Imo, using streams is not very efficient for this as it is difficult to extract and apply useful information that may or may not change from within the stream (unless you write your own collector
).
This method uses Java 8+ map enhancements such as merge
and computeIfAbsent
. This also computes the frequency of words including ties with one iteration. It does this by using two maps.
individualFrequencies
- A map of each word's number of occurrences, keyed by the word.
equalFrequencies
- A map that contains those words that have the same frequencies, keyed by the frequency.
- the Map.merge method is used to compute the frequency of each word encountered in a
Map<String, Integer>
- the other map is used to tally all the words that have that frequency.

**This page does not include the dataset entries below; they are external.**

File: src/design/pfq_qualifier.sv
// design: per-port frame pass qualifier with ahb-lite register slave
`timescale 1ns/1ps
module pfq_qualifier #(
    parameter int WDOG_LIMIT_INIT = 24'd1_000_000
) (
    input  wire logic        hclk,
    input  wire logic        hresetn,
    input  wire logic        hsel,
    input  wire logic [31:0] haddr,
    input  wire logic [1:0]  htrans,
    input  wire logic        hwrite,
    input  wire logic [2:0]  hsize,
    input  wire logic [31:0] hwdata,
    input  wire logic        hready,
    output logic      [31:0] hrdata,
    output logic             hreadyout,
    output logic             hresp,
    input  wire logic        rx_lock,
    input  wire logic        rx_parity_err,
    input  wire logic        frame_valid,
    input  wire logic        line_valid,
    input  wire logic        pkt_in_valid,
    input  wire logic [31:0] pkt_in_data,
    output logic             pkt_out_valid,
    output logic      [31:0] pkt_out_data,
    output logic             port_qualified,
    output logic             irq
);
    import pfq_pkg::*;

    typedef enum logic [2:0] {
        PFQ_IDLE  = 3'b001,
        PFQ_COUNT = 3'b010,
        PFQ_PASS  = 3'b100
    } pfq_state_t;

    // ------------------------------------------------------------
    // register bus
    // ------------------------------------------------------------
    logic [7:0]         ctrl_q, ctrl_d;
    logic [31:0]        cfg_q, cfg_d;
    logic [IRQ_W-1:0]   irq_q, irq_d, mask_q, mask_d, ev;
    logic [31:0]        hrdata_q, hrdata_d;
    logic               wr_pend_q, wr_pend_d;
    logic [7:0]         wr_addr_q, wr_addr_d;
    logic               rd_clr_q, rd_clr_d;
    logic               irq_out_q;
    logic               acc;
    pfq_state_t         state_q, state_d;

    assign acc = hsel && hready && htrans[1];

    always_comb begin
        wr_pend_d = acc && hwrite;
        wr_addr_d = acc ? haddr[7:0] : wr_addr_q;
        rd_clr_d  = acc && !hwrite && (haddr[7:0] == ADDR_IRQ);
        hrdata_d  = hrdata_q;
        if (acc && !hwrite) begin
            case (haddr[7:0])
                ADDR_CTRL:   hrdata_d = {24'h000000, ctrl_q};
                ADDR_CFG:    hrdata_d = cfg_q;
                ADDR_STATUS: hrdata_d = {29'h0, state_q == PFQ_PASS,
                                         rx_lock, port_qualified};
                ADDR_IRQ:    hrdata_d = {27'h0, irq_q};
                ADDR_MASK:   hrdata_d = {27'h0, mask_q};
                default:     hrdata_d = 32'h0000_0000;
            endcase
        end
        ctrl_d = ctrl_q;
        cfg_d  = cfg_q;
        mask_d = mask_q;
        if (wr_pend_q) begin
            case (wr_addr_q)
                ADDR_CTRL: ctrl_d = hwdata[7:0] & CTRL_WR_MASK;
                ADDR_CFG:  cfg_d  = {31'h0, hwdata[CFG_FV_LEVEL_BIT]};
                ADDR_MASK: mask_d = hwdata[IRQ_W-1:0];
                default:   ctrl_d = ctrl_q;
            endcase
        end
        // read clears, but a new event in the same cycle survives
        irq_d = (rd_clr_q ? '0 : irq_q) | ev;
    end

    always_ff @(posedge hclk or negedge hresetn) begin
        if (!hresetn) begin
            ctrl_q    <= CTRL_RESET;
            cfg_q     <= CFG_RESET;
            mask_q    <= '0;
            irq_q     <= '0;
            hrdata_q  <= 32'h0000_0000;
            wr_pend_q <= 1'b0;
            wr_addr_q <= 8'h00;
            rd_clr_q  <= 1'b0;
            irq_out_q <= 1'b0;
        end else begin
            ctrl_q    <= ctrl_d;
            cfg_q     <= cfg_d;
            mask_q    <= mask_d;
            irq_q     <= irq_d;
            hrdata_q  <= hrdata_d;
            wr_pend_q <= wr_pend_d;
            wr_addr_q <= wr_addr_d;
            rd_clr_q  <= rd_clr_d;
            irq_out_q <= |(irq_d & mask_d);
        end
    end

    assign hrdata    = hrdata_q;
    assign hreadyout = 1'b1;
    assign hresp     = 1'b0;
    assign irq       = irq_out_q;

    // ------------------------------------------------------------
    // frame timing
    // ------------------------------------------------------------
    logic              fv_act, lv_act;
    logic              fv_q, lv_q;
    logic              frame_end, line_end;
    logic [LINE_W-1:0] line_len_q, line_len_d, last_len_q, last_len_d;
    logic [LINE_W-1:0] lines_q, lines_d, last_lines_q, last_lines_d;
    logic              len_known_q, len_known_d, lines_known_q;
    logic              lines_known_d;
    logic              size_chg, lines_chg;
    logic [CNT_W-1:0]  fcyc_q, fcyc_d, fper_q, fper_d, wd_q, wd_d;
    logic              wd_fire;

    assign fv_act    = frame_valid ^ cfg_q[CFG_FV_LEVEL_BIT];
    assign lv_act    = line_valid ^ cfg_q[CFG_FV_LEVEL_BIT];
    assign frame_end = fv_q && !fv_act;
    assign line_end  = lv_q && !lv_act;
    assign size_chg  = ctrl_q[CTRL_SIZE_BIT] && line_end && len_known_q
                       && (line_len_q != last_len_q);
    assign lines_chg = ctrl_q[CTRL_LINES_BIT] && frame_end && lines_known_q
                       && (lines_q != last_lines_q);

    always_comb begin
        line_len_d    = lv_act ? line_len_q + 1'b1 : '0;
        last_len_d    = line_end ? line_len_q : last_len_q;
        len_known_d   = (len_known_q || line_end) && rx_lock;
        lines_d       = frame_end ? '0
                      : (line_end ? lines_q + 1'b1 : lines_q);
        last_lines_d  = frame_end ? lines_q : last_lines_q;
        lines_known_d = (lines_known_q || frame_end) && rx_lock;
        fcyc_d        = frame_end ? '0 : fcyc_q + 1'b1;
        fper_d        = frame_end ? fcyc_q : fper_q;
        // watchdog window is two measured frame periods
        if (frame_end || !rx_lock)
            wd_d = '0;
        else
            wd_d = wd_q + 1'b1;
    end

    always_ff @(posedge hclk or negedge hresetn) begin
        if (!hresetn) begin
            fv_q          <= 1'b0;
            lv_q          <= 1'b0;
            line_len_q    <= '0;
            last_len_q    <= '0;
            len_known_q   <= 1'b0;
            lines_q       <= '0;
            last_lines_q  <= '0;
            lines_known_q <= 1'b0;
            fcyc_q        <= '0;
            fper_q        <= CNT_W'(WDOG_LIMIT_INIT);
            wd_q          <= '0;
        end else begin
            fv_q          <= fv_act;
            lv_q          <= lv_act;
            line_len_q    <= line_len_d;
            last_len_q    <= last_len_d;
            len_known_q   <= len_known_d;
            lines_q       <= lines_d;
            last_lines_q  <= last_lines_d;
            lines_known_q <= lines_known_d;
            fcyc_q        <= fcyc_d;
            fper_q        <= fper_d;
            wd_q          <= wd_d;
        end
    end

    assign wd_fire = !ctrl_q[CTRL_WDOG_BIT]
                     && (ctrl_q[CTRL_TGT_HI:0] != 2'b00)
                     && (wd_q >= {fper_q[CNT_W-2:0], 1'b0});

    // ------------------------------------------------------------
    // qualification state machine
    // ------------------------------------------------------------
    logic [1:0] good_q, good_d;
    logic       disq, frame_bad_q, frame_bad_d, qual_d, qual_q;
    logic       par_hold;

    assign par_hold = ctrl_q[CTRL_PAR_BIT];
    assign disq     = size_chg || lines_chg || wd_fire
                      || (rx_parity_err && par_hold);

    always_comb begin
        state_d     = state_q;
        good_d      = good_q;
        frame_bad_d = frame_bad_q || disq || rx_parity_err;
        if (frame_end)
            frame_bad_d = disq;
        case (state_q)
            PFQ_IDLE: begin
                good_d = 2'b00;
                if (rx_lock)
                    state_d = (ctrl_q[CTRL_TGT_HI:0] == 2'b00)
                              ? PFQ_PASS : PFQ_COUNT;
            end
            PFQ_COUNT: begin
                if (disq) begin
                    good_d = 2'b00;
                end else if (ctrl_q[CTRL_TGT_HI:0] == 2'b00) begin
                    state_d = PFQ_PASS;
                end else if (frame_end && !frame_bad_q) begin
                    good_d = good_q + 1'b1;
                    if (good_q + 1'b1 >= ctrl_q[CTRL_TGT_HI:0])
                        state_d = PFQ_PASS;
                end
            end
            PFQ_PASS: begin
                if (disq) begin
                    state_d = PFQ_COUNT;
                    good_d  = 2'b00;
                end
            end
            default: state_d = PFQ_IDLE;
        endcase
        if (!rx_lock) begin
            state_d = PFQ_IDLE;
            good_d  = 2'b00;
        end
        // momentary drop on parity error in non-hold mode
        qual_d = (state_d == PFQ_PASS)
                 && !(rx_parity_err && !par_hold);
    end

    always_ff @(posedge hclk or negedge hresetn) begin
        if (!hresetn) begin
            state_q     <= PFQ_IDLE;
            good_q      <= 2'b00;
            frame_bad_q <= 1'b0;
            qual_q      <= 1'b0;
        end else begin
            state_q     <= state_d;
            good_q      <= good_d;
            frame_bad_q <= frame_bad_d;
            qual_q      <= qual_d;
        end
    end

    assign port_qualified = qual_q;

    always_comb begin
        ev               = '0;
        ev[EV_QUAL_UP]   = qual_d && !qual_q;
        ev[EV_QUAL_DOWN] = !qual_d && qual_q;
        ev[EV_PAR_ERR]   = rx_parity_err;
        ev[EV_WDOG]      = wd_fire;
        ev[EV_SIZE_CHG]  = size_chg || lines_chg;
    end

    // ------------------------------------------------------------
    // packet gating
    // ------------------------------------------------------------
    logic        pv_q;
    logic [31:0] pd_q;

    always_ff @(posedge hclk or negedge hresetn) begin
        if (!hresetn) begin
            pv_q <= 1'b0;
            pd_q <= 32'h0000_0000;
        end else begin
            pv_q <= pkt_in_valid
                    && (!ctrl_q[CTRL_DISCARD_BIT] || qual_q);
            pd_q <= pkt_in_data;
        end
    end

    assign pkt_out_valid = pv_q;
    assign pkt_out_data  = pd_q;
endmodule : pfq_qualifier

It is declared as
Map<Integer, List<String>>
.
- if the count returned by
merge
is greater than or equal to the maxCount
, then that word will be added to the list obtained from the equalMaxFrequencies map
for that count. If the count doesn't exist for that count, a new list is created and the word is added to that. Map.computeIfAbsent facilitates this process. Note that this map may have lots of outdated garbage as new entries are added. The final entry that one wants is the entry retrieved by the maxCount
key.
String sentence = "Ram is employee of ABC company, ram is from Blore, RAM! is good in algorithms.";
int maxCount = 0;
Map<String, Integer> individualfrequencies = new HashMap<>();
Map<Integer, List<String>> equalFrequencies = new HashMap<>();
for (String word : sentence.toLowerCase().split("[!;:,.\\s]+")) {
int count = individualfrequencies.merge(word, 1, Integer::sum);
if (count >= maxCount) {
maxCount = count;
equalFrequencies
.computeIfAbsent(count, v -> new ArrayList<>())
.add(word);
}
}
for (String word : equalFrequencies.get(maxCount)) {
System.out.printf("%s --> %d%n", word, maxCount);
}
prints
ram --> 3
is --> 3
It's interesting to note that not all words will appear in the equalFrequencies
map. This behavior is dictated by the order in which the words are processed. As soon as one word is repeated, any others that follow won't appear unless they either tie or exceed the current maxCount.